Hosted Christmas for myself and my parents again this year.  Even though they live out of state now, they had to be back in Nebraska for a couple days to close up some business issues and visit some family.  I did get to face time with my nephews and niece, granted it was on my dad’s smart phone and not my computer.  I do miss those kids.  Makes me hope that I can spend Christmas 2019 at their place.

Right now I am house bound for the next couple days at least.  We had massive amounts of rain before changing over to snow.  I don’t know how much snow we have as my windows are so iced over I can’t see out.  Our city did declare a snow emergency and told everyone besides critical workers to stay home today.  Fortunately I have enough groceries I can stay home for a long time if need be, and I even have a lot of non perishables that don’t need to be cooked or refrigerated.  I haven’t gone as far and picked up any of those Meals Ready to Eat (MREs) popularized by the military and back woods campers.  But I should be alright.  I keep everything charged in case we do lose power.  With as much ice and wind and snow as we have, that is a possibility.

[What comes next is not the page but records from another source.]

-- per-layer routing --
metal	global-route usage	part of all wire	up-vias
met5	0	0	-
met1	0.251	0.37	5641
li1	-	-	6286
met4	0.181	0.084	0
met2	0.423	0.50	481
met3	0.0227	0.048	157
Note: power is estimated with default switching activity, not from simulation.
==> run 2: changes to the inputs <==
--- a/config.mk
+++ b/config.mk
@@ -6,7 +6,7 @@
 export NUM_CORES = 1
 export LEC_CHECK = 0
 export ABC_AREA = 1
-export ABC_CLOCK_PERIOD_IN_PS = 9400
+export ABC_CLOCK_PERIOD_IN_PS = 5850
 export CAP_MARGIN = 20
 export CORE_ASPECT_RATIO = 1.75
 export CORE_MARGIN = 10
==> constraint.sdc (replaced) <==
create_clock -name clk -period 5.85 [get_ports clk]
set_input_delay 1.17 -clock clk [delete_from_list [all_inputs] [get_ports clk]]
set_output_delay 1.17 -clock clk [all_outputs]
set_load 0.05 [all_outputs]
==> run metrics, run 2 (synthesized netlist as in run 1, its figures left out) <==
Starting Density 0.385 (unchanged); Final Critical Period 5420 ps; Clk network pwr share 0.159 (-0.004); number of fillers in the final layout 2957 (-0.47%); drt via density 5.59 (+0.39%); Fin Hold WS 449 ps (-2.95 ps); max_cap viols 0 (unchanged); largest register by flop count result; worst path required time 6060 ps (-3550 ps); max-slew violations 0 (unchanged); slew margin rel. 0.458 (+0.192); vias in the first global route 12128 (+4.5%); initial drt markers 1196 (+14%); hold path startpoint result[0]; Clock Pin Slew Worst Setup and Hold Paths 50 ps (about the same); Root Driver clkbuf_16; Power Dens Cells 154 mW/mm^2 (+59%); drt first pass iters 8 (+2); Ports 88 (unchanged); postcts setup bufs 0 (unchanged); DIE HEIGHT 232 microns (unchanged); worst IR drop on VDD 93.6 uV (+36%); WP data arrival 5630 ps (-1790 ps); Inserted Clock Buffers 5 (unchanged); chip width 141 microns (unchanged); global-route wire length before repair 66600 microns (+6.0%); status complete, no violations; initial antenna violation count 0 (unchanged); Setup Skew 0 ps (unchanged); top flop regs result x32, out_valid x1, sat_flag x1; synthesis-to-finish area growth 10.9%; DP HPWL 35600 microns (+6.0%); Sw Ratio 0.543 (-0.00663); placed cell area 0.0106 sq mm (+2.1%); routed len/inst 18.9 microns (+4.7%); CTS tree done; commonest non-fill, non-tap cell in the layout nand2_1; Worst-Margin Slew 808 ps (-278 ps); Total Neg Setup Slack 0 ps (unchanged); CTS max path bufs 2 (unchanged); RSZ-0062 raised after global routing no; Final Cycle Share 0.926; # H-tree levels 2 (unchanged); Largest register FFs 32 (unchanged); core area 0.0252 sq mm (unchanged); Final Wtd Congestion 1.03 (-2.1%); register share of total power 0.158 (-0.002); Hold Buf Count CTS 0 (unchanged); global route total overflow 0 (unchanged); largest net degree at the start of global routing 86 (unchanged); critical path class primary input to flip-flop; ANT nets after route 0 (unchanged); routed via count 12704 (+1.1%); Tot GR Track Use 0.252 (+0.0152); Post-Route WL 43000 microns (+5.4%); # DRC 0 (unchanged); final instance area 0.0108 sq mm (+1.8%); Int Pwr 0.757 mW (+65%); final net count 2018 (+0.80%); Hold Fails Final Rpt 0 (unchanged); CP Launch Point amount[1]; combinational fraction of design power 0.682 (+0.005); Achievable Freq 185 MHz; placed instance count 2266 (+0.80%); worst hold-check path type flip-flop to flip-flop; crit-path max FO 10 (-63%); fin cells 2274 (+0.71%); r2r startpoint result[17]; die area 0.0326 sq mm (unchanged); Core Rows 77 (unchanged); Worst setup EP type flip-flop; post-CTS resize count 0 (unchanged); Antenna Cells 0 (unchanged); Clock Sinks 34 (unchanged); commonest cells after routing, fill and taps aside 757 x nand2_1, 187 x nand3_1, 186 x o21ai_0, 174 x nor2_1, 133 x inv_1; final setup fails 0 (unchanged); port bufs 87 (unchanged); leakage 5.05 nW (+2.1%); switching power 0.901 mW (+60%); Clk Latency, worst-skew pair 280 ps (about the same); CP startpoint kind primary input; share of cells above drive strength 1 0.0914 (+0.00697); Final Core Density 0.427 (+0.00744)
--- src/rtl/gtimer_pkg.sv ---
package gtimer_pkg;
  typedef enum logic [2:0] {
    A_CNT_LO = 3'd0,
    A_CNT_HI = 3'd1,
    A_PER_LO = 3'd2,
    A_PER_HI = 3'd3,
    A_CTL_LO = 3'd4,
    A_CTL_HI = 3'd5,
    A_IRQ    = 3'd6
  } gt_addr_e;

  typedef struct packed {
    logic       join32;
    logic [1:0] psc;
    logic       gate;
    logic       ext;
    logic       run;
  } gt_ctrl_t;
endpackage

--- src/rtl/gtimer_prescaler.sv ---
module gtimer_prescaler #(
  parameter int PSC_W = 8
) (
  input  logic       clk,
  input  logic       rst,
  input  logic       clr,
  input  logic       adv,
  input  logic [1:0] sel,
  output logic       pulse
);
  logic [PSC_W-1:0] pcnt;
  logic [PSC_W-1:0] lim;

  always_comb begin
    case (sel)
      2'd0:    lim = PSC_W'(0);
      2'd1:    lim = PSC_W'(7);
      2'd2:    lim = PSC_W'(63);
      default: lim = PSC_W'(255);
    endcase
  end

  assign pulse = adv && !clr && (pcnt >= lim);

  always_ff @(posedge clk) begin
    if (rst || clr) pcnt <= '0;
    else if (adv)   pcnt <= (pcnt >= lim) ? '0 : pcnt + 1'b1;
  end

  assert_div1_every_tick_R1: assert property (@(posedge clk) disable iff (rst)
    (adv && !clr && sel == 2'd0) |-> pulse);
endmodule

--- src/rtl/gtimer_gate.sv ---
module gtimer_gate (
  input  logic clk,
  input  logic rst,
  input  logic gate_in,
  output logic level,
  output logic fall
);
  logic g2;

  always_ff @(posedge clk) begin
    if (rst) begin
      level <= 1'b0;
      g2    <= 1'b0;
    end else begin
      level <= gate_in;
      g2    <= level;
    end
  end

  assign fall = g2 && !level;
endmodule
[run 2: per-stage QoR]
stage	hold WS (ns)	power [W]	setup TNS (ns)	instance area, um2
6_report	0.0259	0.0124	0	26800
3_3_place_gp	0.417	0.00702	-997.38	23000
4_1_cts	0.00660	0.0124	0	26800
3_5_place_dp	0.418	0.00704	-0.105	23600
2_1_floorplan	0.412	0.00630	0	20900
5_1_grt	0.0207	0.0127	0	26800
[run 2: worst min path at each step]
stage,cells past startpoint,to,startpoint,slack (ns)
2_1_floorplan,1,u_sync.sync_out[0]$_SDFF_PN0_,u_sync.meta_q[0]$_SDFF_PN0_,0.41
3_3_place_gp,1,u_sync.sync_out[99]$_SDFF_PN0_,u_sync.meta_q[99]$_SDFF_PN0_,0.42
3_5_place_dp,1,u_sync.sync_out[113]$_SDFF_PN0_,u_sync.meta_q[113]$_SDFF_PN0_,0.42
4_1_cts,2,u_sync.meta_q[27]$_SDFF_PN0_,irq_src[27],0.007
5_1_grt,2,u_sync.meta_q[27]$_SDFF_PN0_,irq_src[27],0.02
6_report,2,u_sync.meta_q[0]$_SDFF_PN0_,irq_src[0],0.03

I got some picture frames for Christmas.  I bought several prints of art work done by a long time friend of mine.  I finally got some frames to go with them.  My apartment doesn’t look so much like a monk’s chamber now.  I guess I don’t mind the kind of starkness of white walls with few decorations.  But some paintings on the walls do make the place seem warmer and less sterile.

Been going to bed around 9pm and waking up for good around 5am lately.  I feel more stable now that I have a regular sleep pattern.  I still sometimes nap in the afternoons for an hour or two at a time.  I sleep much deeper than usual now.  But I’m getting better sleep too.  I think that only helps with my issues of paranoia and delusions.  I tend to be less distressed after a few days of good sleep.  I also get deeper sleep on days I don’t have as much caffeine.  Feel less irritable on those days too.

Been feeling pretty good the last few days.  I enjoyed Christmas with my parents.  And now I am ready to face the rest of the winter.